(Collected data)
──────────

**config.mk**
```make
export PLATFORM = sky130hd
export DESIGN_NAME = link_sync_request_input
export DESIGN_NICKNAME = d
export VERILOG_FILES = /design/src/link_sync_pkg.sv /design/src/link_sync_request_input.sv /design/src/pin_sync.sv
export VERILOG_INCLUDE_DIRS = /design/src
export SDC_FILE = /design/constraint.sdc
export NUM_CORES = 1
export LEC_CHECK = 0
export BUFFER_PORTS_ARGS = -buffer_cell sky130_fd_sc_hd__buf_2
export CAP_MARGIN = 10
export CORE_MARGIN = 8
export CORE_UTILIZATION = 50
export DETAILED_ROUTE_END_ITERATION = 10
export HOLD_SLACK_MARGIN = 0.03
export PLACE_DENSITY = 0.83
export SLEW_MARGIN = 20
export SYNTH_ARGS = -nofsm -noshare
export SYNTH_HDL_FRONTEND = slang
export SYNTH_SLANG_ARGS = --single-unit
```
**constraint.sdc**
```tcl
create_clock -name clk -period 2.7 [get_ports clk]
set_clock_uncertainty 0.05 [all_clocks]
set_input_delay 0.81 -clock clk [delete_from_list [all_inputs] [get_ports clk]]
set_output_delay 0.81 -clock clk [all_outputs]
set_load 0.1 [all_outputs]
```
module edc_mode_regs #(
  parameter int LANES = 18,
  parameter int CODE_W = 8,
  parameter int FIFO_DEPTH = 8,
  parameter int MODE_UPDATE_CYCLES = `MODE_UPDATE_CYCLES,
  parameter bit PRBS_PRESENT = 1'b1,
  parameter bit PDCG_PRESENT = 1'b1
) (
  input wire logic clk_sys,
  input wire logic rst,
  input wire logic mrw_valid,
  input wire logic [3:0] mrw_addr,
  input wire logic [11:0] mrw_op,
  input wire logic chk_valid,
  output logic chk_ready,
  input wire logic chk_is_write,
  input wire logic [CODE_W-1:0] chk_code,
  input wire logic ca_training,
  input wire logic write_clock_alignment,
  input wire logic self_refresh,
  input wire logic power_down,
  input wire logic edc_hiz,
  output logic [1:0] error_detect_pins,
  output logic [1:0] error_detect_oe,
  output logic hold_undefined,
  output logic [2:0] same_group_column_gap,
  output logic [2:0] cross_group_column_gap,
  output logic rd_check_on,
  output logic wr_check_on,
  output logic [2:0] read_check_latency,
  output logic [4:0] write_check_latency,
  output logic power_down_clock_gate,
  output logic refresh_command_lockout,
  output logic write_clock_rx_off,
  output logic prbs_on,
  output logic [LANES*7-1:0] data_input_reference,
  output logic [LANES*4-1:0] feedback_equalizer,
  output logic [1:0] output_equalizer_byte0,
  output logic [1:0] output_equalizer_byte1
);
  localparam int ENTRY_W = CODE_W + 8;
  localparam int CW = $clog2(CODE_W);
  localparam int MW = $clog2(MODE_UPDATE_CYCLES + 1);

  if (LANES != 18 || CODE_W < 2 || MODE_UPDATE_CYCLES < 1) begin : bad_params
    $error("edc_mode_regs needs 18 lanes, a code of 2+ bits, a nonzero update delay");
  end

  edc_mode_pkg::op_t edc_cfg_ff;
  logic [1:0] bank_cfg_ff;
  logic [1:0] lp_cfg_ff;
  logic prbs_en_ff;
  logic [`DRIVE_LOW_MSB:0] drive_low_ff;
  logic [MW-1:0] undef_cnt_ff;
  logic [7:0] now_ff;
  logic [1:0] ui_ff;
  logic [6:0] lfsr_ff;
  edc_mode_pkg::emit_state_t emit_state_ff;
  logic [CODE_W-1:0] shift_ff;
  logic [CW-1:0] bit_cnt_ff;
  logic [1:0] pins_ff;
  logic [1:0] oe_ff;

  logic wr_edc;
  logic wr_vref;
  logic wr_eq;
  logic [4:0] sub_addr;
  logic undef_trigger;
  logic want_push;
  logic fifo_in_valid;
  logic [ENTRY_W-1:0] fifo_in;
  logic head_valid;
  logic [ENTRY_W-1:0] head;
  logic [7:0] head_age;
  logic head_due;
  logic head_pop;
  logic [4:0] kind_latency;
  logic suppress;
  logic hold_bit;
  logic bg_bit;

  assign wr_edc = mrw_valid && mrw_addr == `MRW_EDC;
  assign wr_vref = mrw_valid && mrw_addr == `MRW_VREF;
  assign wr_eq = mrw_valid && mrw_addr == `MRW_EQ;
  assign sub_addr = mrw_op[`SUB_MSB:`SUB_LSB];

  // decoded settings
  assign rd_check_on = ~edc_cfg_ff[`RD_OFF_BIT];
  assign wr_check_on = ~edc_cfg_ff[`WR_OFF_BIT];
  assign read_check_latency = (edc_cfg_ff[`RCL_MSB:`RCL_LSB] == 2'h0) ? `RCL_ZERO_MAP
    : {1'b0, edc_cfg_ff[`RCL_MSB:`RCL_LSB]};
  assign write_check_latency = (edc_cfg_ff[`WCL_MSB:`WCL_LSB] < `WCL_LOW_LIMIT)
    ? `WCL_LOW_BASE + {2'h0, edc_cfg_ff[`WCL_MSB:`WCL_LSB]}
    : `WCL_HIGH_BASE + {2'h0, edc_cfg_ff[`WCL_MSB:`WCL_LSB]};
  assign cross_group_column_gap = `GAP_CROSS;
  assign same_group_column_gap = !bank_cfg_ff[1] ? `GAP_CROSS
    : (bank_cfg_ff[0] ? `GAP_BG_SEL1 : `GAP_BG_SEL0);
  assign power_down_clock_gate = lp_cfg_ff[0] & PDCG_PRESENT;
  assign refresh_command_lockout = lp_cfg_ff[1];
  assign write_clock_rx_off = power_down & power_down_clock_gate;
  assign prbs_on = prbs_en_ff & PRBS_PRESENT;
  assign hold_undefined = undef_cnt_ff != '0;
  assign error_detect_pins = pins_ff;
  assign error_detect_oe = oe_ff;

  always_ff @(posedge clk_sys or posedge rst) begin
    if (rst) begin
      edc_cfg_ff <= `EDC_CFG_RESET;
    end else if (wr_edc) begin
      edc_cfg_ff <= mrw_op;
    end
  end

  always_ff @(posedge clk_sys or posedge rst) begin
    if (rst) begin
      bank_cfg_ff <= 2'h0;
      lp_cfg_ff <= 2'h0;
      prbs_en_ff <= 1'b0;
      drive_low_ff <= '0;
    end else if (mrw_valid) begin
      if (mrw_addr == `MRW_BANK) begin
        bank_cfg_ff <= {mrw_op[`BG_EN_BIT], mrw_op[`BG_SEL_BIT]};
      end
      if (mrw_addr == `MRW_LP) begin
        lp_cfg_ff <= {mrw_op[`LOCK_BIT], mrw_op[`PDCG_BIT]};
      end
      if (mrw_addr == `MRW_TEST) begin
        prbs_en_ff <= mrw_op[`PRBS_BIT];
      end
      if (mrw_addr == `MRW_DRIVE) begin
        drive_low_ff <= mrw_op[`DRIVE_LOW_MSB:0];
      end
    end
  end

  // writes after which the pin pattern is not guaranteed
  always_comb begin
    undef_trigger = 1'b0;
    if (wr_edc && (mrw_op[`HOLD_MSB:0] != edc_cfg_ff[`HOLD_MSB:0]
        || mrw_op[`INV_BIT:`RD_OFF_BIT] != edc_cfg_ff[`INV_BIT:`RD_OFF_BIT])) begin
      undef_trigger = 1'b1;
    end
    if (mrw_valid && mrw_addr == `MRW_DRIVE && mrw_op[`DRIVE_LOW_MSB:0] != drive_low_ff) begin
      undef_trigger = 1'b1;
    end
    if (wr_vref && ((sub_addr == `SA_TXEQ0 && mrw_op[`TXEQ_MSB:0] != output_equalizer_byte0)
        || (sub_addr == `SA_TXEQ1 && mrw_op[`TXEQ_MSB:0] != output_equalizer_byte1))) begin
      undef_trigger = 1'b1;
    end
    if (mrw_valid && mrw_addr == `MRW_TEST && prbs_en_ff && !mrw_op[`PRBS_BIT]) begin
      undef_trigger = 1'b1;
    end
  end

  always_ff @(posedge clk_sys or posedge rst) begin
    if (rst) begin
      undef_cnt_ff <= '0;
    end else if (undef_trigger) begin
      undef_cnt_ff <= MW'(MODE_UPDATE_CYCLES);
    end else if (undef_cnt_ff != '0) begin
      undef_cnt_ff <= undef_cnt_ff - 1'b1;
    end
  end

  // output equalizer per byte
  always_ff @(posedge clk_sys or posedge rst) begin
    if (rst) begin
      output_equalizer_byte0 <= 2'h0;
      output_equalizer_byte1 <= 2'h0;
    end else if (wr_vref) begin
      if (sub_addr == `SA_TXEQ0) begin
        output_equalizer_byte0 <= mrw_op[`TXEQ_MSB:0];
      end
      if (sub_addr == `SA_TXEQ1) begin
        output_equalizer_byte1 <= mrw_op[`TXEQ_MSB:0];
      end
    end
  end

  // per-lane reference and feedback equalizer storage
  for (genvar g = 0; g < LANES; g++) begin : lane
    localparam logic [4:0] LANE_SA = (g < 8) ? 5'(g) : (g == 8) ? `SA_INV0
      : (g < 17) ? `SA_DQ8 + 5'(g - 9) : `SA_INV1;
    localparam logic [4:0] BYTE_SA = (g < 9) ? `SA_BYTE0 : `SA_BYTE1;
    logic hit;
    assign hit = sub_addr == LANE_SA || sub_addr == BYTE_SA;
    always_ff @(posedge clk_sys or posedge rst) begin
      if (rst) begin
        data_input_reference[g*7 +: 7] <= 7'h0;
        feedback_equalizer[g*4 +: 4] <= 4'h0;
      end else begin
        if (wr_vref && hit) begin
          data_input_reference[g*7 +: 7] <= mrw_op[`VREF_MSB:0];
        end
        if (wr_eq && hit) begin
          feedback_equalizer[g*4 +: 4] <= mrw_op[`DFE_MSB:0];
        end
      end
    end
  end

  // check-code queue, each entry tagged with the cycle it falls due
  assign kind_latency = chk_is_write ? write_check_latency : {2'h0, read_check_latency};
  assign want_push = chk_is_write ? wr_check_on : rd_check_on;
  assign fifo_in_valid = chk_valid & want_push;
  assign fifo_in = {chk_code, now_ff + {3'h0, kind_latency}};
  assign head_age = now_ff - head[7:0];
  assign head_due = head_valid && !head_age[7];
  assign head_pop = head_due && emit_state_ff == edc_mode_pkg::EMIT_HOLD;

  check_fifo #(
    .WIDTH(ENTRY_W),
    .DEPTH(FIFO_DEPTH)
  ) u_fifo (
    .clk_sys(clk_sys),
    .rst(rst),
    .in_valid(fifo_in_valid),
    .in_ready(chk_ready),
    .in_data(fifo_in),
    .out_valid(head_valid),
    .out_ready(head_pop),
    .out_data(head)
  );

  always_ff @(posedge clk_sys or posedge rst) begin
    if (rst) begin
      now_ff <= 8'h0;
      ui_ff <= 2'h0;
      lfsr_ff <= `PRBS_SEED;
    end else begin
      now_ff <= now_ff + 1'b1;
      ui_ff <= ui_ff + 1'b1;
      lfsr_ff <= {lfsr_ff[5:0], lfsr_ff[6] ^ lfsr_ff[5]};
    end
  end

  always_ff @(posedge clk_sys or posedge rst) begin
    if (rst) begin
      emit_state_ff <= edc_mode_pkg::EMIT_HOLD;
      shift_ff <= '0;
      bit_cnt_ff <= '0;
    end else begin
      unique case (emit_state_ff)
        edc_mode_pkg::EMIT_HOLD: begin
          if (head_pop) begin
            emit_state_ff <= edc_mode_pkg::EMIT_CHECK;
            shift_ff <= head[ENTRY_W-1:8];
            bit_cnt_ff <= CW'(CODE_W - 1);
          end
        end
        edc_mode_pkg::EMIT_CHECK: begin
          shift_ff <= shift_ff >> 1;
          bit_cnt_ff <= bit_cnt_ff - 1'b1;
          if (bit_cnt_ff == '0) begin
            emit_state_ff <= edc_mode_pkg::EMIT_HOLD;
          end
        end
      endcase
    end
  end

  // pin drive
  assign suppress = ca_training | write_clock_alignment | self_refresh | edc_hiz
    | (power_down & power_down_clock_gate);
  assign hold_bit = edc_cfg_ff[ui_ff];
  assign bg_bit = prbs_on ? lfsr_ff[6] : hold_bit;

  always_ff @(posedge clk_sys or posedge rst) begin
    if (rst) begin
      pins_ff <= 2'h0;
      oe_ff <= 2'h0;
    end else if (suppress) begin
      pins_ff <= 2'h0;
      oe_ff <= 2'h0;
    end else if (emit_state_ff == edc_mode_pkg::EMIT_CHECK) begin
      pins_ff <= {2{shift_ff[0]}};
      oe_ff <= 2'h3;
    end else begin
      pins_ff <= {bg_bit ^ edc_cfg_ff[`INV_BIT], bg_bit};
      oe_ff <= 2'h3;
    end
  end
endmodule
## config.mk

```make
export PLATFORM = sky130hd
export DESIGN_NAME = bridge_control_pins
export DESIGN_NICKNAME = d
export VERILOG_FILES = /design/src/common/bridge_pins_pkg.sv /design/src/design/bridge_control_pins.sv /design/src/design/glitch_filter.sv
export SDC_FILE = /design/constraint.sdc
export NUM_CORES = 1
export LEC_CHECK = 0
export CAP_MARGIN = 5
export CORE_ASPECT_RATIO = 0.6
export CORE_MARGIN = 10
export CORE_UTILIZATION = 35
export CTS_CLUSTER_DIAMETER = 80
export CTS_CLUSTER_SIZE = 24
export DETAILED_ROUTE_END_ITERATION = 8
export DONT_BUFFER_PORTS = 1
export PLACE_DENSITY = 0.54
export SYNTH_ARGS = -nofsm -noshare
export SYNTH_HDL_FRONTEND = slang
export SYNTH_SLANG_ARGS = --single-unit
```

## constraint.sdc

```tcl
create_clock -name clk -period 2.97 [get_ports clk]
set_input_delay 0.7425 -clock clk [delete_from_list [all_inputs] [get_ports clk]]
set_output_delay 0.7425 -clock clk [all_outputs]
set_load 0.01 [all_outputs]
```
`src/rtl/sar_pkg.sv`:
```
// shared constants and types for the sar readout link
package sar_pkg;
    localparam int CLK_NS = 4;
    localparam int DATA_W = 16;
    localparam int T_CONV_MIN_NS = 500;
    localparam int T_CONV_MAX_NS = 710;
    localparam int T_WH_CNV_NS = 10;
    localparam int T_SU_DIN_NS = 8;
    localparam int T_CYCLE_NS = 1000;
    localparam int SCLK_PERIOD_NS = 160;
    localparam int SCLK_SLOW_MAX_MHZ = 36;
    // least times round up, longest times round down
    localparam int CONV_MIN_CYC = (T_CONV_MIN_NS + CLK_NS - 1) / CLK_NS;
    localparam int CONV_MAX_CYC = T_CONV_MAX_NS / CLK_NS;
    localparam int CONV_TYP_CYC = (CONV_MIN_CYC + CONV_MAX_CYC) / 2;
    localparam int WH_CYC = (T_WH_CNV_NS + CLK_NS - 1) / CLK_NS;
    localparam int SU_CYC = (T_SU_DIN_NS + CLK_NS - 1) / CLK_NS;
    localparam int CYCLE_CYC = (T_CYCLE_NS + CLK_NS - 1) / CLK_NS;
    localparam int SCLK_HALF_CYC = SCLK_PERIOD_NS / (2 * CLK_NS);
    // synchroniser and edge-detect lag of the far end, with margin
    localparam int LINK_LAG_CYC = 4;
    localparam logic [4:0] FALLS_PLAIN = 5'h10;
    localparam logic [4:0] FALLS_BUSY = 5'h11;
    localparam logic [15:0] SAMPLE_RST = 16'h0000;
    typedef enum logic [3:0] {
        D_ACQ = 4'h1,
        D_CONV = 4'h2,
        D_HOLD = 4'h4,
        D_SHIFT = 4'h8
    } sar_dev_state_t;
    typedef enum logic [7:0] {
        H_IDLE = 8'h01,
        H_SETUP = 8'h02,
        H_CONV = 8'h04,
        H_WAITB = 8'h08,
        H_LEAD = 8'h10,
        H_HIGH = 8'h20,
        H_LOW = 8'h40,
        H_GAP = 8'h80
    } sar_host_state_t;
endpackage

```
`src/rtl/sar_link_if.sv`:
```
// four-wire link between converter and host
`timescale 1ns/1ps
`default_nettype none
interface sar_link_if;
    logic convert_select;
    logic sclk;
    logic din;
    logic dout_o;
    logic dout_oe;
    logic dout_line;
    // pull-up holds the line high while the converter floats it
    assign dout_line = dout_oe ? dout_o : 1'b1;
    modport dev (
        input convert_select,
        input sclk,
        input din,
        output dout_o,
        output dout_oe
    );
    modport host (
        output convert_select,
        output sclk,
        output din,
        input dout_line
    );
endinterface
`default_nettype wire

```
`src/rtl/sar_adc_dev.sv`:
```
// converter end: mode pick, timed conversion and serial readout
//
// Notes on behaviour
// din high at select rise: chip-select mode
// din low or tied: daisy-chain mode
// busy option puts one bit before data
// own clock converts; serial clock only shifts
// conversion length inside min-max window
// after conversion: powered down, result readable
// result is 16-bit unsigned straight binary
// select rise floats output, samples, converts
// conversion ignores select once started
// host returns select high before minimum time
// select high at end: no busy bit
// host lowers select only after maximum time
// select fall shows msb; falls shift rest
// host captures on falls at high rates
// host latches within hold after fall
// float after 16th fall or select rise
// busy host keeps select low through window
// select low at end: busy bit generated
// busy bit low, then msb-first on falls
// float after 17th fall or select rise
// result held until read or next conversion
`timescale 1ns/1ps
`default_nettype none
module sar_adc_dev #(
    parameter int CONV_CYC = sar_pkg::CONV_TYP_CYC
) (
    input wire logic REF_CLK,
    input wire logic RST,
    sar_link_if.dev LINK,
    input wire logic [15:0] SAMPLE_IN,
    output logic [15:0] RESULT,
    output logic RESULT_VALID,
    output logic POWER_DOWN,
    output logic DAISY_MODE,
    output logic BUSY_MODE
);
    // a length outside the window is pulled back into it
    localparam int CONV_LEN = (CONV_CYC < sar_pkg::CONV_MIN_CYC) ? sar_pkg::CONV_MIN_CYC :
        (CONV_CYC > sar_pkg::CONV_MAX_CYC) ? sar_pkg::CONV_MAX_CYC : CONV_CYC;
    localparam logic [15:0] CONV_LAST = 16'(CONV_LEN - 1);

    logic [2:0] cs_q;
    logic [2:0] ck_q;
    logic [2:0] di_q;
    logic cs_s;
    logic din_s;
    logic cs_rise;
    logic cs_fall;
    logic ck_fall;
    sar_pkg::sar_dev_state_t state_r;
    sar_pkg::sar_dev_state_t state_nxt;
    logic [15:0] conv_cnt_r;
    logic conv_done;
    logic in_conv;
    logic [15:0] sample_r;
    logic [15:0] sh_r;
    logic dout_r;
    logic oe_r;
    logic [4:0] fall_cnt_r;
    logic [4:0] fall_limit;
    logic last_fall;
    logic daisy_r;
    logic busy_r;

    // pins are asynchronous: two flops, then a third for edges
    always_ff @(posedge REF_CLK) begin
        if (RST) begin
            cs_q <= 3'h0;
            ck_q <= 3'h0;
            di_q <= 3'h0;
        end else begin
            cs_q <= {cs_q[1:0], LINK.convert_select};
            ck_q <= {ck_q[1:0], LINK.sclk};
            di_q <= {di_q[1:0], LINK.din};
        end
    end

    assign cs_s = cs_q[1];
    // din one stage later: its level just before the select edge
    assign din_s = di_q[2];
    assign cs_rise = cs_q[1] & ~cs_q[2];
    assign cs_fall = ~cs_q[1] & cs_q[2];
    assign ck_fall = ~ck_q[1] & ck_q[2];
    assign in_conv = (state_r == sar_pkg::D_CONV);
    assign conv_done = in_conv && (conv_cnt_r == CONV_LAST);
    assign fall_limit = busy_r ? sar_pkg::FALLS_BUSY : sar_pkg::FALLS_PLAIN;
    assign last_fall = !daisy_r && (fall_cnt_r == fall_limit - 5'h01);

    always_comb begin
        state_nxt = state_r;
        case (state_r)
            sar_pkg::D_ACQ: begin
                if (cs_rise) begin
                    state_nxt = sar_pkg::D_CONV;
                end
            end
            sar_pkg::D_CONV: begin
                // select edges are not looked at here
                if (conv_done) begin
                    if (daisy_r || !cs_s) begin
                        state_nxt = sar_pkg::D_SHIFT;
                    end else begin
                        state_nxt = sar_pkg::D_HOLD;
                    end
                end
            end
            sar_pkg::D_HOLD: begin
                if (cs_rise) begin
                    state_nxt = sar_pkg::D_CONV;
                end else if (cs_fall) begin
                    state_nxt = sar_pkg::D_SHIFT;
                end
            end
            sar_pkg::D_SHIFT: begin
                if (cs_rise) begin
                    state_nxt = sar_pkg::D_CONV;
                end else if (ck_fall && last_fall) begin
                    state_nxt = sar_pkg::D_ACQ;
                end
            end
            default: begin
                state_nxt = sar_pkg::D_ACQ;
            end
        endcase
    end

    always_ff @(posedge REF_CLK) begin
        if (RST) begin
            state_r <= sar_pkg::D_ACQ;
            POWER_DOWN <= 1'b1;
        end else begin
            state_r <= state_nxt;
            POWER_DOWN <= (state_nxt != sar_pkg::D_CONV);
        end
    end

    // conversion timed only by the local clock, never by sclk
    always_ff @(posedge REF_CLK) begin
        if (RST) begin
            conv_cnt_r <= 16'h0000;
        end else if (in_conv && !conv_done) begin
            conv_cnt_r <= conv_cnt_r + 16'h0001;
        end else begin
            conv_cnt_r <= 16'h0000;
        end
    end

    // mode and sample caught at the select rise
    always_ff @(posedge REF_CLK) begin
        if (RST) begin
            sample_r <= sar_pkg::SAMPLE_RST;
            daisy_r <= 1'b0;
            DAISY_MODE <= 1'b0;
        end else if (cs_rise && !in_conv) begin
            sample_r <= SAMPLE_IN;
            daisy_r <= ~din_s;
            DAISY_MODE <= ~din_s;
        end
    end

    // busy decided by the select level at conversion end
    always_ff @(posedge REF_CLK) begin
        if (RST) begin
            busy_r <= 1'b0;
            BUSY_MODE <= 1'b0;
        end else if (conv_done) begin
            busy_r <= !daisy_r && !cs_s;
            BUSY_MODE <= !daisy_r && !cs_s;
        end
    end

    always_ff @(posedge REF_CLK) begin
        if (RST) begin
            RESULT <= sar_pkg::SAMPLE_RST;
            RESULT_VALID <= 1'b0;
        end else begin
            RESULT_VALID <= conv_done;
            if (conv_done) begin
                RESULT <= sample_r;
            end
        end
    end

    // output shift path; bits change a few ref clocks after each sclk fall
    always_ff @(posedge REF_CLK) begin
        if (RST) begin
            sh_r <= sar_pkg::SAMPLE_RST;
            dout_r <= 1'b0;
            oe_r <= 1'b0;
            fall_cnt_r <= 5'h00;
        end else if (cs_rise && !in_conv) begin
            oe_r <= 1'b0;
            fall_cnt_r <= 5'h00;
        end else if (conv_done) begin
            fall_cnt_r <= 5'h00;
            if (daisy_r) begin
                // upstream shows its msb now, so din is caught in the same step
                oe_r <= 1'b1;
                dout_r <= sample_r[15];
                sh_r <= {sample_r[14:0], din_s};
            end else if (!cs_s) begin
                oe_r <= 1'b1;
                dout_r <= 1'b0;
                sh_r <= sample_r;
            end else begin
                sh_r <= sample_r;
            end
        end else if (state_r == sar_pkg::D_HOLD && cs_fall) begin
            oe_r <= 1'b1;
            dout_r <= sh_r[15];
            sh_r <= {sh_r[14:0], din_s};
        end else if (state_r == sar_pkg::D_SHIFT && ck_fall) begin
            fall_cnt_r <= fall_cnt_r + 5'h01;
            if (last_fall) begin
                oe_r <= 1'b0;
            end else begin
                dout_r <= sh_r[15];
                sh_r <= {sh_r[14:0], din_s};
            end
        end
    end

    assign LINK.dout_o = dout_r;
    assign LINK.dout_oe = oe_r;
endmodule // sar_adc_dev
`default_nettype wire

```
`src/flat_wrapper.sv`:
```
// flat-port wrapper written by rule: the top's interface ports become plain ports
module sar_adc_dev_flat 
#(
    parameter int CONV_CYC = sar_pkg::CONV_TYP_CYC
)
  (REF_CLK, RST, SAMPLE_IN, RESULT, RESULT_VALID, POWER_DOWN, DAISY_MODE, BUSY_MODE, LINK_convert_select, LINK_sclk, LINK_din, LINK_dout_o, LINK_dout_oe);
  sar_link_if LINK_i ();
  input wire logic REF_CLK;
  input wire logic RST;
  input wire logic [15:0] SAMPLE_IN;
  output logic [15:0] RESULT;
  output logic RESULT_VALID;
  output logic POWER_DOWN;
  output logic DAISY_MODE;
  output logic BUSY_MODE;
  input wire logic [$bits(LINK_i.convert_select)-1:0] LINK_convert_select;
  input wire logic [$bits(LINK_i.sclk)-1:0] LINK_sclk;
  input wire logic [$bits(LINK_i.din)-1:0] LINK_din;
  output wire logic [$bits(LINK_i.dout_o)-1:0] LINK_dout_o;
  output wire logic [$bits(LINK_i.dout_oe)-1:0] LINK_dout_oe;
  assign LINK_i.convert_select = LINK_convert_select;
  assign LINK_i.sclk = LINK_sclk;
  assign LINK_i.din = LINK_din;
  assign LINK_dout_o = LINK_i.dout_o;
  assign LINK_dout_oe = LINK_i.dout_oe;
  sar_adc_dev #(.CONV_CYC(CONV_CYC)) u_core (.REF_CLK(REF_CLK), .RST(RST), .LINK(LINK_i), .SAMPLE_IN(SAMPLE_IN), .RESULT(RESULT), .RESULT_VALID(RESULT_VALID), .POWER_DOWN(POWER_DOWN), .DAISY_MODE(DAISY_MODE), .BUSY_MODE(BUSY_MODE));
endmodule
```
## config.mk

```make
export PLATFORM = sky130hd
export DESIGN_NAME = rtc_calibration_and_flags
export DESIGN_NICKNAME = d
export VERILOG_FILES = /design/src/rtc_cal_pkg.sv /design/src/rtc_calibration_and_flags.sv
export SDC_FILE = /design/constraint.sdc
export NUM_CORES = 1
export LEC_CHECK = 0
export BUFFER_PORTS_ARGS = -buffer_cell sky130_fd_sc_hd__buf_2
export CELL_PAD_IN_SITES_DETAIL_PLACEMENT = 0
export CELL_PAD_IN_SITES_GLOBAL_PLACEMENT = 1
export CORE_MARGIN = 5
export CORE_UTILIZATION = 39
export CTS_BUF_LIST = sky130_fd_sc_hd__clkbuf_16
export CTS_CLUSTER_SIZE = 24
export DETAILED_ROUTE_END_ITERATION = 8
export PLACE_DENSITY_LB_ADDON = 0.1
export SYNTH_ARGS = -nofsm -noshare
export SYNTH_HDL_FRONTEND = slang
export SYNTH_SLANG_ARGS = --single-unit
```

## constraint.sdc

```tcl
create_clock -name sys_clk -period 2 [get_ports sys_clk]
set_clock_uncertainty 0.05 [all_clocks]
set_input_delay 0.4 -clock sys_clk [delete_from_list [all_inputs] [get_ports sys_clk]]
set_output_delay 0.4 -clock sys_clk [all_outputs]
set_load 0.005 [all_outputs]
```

──────────

_What this task involves_.
Please show the lines in the entries above that hold the string "readout".

_Problem solution_.
// shared constants and types for the sar readout link
// converter end: mode pick, timed conversion and serial readout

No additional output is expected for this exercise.